*YOUR GOAL*:
Which lines hold the string "else"? Copy each of them from the material below.

_ _ _

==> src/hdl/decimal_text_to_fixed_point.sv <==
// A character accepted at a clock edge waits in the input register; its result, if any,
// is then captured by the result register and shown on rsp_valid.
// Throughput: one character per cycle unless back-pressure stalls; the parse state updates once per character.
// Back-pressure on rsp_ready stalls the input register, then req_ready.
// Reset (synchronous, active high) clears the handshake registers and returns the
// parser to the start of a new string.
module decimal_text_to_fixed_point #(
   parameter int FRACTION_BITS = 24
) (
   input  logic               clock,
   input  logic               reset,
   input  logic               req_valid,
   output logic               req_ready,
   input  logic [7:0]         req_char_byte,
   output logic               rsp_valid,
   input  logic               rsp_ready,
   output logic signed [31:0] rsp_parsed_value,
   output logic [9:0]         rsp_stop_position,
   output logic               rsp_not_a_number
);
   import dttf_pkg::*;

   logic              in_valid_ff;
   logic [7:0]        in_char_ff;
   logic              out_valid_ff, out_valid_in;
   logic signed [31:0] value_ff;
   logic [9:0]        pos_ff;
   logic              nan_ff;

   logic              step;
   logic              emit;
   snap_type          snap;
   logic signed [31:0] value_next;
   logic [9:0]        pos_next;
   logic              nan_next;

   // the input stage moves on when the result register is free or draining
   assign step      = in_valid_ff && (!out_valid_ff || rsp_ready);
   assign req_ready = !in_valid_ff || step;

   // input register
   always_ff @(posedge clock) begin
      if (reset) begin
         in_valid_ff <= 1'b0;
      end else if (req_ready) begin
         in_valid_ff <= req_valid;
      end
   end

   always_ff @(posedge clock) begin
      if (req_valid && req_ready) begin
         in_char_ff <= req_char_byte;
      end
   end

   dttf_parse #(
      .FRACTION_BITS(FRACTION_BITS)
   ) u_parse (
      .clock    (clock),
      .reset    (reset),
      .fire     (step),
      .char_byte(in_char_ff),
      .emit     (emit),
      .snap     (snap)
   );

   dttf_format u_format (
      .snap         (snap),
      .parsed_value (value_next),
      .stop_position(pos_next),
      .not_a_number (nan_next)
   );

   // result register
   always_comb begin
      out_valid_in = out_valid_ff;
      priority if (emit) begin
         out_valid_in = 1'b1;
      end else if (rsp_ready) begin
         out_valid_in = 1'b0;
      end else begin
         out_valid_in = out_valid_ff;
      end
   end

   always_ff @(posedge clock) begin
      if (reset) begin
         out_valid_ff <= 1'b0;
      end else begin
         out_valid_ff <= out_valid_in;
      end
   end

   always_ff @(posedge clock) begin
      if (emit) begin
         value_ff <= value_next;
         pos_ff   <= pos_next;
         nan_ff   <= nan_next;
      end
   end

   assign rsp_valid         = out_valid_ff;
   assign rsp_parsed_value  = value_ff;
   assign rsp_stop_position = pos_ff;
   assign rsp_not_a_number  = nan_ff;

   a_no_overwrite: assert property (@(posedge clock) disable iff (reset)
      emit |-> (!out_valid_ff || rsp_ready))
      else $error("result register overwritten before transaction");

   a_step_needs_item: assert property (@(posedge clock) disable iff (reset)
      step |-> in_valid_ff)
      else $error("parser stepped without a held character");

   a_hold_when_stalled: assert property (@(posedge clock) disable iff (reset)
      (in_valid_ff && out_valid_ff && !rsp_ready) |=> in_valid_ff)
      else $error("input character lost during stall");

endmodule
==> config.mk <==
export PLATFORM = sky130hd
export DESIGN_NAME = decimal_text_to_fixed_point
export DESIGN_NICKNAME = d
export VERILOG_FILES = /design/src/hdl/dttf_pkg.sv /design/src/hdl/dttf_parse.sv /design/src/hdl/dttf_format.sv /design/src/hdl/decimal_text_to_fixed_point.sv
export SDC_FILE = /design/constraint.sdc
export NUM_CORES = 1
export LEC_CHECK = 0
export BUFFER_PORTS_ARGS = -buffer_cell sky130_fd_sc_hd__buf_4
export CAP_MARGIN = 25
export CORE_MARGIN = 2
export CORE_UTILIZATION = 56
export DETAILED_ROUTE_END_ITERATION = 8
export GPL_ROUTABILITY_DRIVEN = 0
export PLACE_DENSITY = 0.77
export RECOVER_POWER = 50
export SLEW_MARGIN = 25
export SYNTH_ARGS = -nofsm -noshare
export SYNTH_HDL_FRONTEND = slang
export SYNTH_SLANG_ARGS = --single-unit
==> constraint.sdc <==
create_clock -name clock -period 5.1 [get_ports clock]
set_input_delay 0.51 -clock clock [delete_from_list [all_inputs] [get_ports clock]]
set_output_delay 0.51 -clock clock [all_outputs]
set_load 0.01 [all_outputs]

_ _ _

*REPLY TO THE EXERCISE*:
      end else if (req_ready) begin
      end else if (rsp_ready) begin
      end else begin
      end else begin
      else $error("result register overwritten before transaction");
      else $error("parser stepped without a held character");
      else $error("input character lost during stall");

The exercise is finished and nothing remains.